Produce word for word the lines of the data below running from the one that has "dfxtp_1 | 83 | 0.031" to the one that has "nor2_2 | 6 | 0.00070", inclusive, and no others.

++++++

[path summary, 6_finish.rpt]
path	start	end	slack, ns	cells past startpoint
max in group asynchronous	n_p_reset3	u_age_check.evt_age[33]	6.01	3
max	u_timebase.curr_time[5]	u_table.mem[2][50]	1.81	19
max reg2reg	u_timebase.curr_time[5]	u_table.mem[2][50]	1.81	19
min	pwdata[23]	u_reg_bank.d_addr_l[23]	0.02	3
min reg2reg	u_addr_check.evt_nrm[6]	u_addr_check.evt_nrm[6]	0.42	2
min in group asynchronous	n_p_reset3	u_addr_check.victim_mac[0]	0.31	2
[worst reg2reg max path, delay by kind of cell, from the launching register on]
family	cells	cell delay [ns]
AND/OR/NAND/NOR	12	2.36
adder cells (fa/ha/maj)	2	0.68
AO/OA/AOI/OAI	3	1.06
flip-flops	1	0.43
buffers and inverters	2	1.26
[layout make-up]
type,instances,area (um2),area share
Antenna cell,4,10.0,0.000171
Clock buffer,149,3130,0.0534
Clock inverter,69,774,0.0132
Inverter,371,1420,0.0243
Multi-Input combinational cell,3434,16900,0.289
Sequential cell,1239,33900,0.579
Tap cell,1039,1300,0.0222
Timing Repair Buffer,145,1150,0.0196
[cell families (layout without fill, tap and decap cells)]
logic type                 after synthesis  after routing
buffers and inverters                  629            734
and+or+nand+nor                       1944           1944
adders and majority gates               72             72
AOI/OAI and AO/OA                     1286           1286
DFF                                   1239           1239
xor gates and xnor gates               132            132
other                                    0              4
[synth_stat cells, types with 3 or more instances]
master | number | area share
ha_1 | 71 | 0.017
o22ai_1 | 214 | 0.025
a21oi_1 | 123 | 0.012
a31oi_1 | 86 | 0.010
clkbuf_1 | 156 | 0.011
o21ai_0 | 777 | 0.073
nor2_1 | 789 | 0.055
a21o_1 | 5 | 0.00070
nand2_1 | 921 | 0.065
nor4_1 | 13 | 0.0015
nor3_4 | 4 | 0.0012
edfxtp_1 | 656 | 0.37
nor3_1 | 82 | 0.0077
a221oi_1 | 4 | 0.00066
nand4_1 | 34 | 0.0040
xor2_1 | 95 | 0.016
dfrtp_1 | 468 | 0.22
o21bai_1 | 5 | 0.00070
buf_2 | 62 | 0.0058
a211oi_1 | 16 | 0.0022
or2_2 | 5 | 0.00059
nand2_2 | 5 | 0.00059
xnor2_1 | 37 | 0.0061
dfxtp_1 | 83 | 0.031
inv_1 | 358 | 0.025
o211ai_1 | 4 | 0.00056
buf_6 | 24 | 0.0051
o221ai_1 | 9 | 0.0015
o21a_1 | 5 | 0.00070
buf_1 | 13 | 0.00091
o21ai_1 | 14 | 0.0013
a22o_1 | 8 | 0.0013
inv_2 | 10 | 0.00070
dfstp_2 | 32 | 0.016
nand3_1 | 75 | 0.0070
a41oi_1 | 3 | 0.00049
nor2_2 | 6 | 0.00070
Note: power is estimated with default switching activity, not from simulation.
--- src/logic/edac_pkg.sv ---
// SECDED code geometry, read status and check-bit helpers shared by the EDAC encoder and decoder
package edac_pkg;

    localparam int data_width = 26;
    localparam int code_width = 32;
    localparam int syn_width  = 5;

    typedef enum logic [1:0] {
        st_clean         = 2'd0,
        st_corrected     = 2'd1,
        st_uncorrectable = 2'd2
    } status_t;

    // parity over the positions whose index has bit k set
    function automatic logic [syn_width-1:0] calc_syndrome(input logic [code_width-1:0] cw);
        logic [syn_width-1:0] syn;
        syn = '0;
        for (int i = 1; i < code_width; i++) begin
            for (int k = 0; k < syn_width; k++) begin
                if (((i >> k) & 1) != 0) begin
                    syn[k] = syn[k] ^ cw[i];
                end
            end
        end
        return syn;
    endfunction

    // data bits sit in the non power of two positions, ascending
    function automatic logic [data_width-1:0] get_data(input logic [code_width-1:0] cw);
        logic [data_width-1:0] data;
        int unsigned           d;
        data = '0;
        d    = 0;
        for (int i = 1; i < code_width; i++) begin
            if ((i & (i - 1)) != 0) begin
                data[d] = cw[i];
                d++;
            end
        end
        return data;
    endfunction

    function automatic logic [code_width-1:0] make_codeword(input logic [data_width-1:0] data);
        logic [code_width-1:0] cw;
        logic [syn_width-1:0]  chk;
        int unsigned           d;
        cw = '0;
        d  = 0;
        for (int i = 1; i < code_width; i++) begin
            if ((i & (i - 1)) != 0) begin
                cw[i] = data[d];
                d++;
            end
        end
        // check positions are still zero here
        chk = calc_syndrome(cw);
        for (int k = 0; k < syn_width; k++) begin
            cw[1 << k] = chk[k];
        end
        cw[0] = ^cw[code_width-1:1];
        return cw;
    endfunction

endpackage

++++++

Task response ▸
dfxtp_1 | 83 | 0.031
inv_1 | 358 | 0.025
o211ai_1 | 4 | 0.00056
buf_6 | 24 | 0.0051
o221ai_1 | 9 | 0.0015
o21a_1 | 5 | 0.00070
buf_1 | 13 | 0.00091
o21ai_1 | 14 | 0.0013
a22o_1 | 8 | 0.0013
inv_2 | 10 | 0.00070
dfstp_2 | 32 | 0.016
nand3_1 | 75 | 0.0070
a41oi_1 | 3 | 0.00049
nor2_2 | 6 | 0.00070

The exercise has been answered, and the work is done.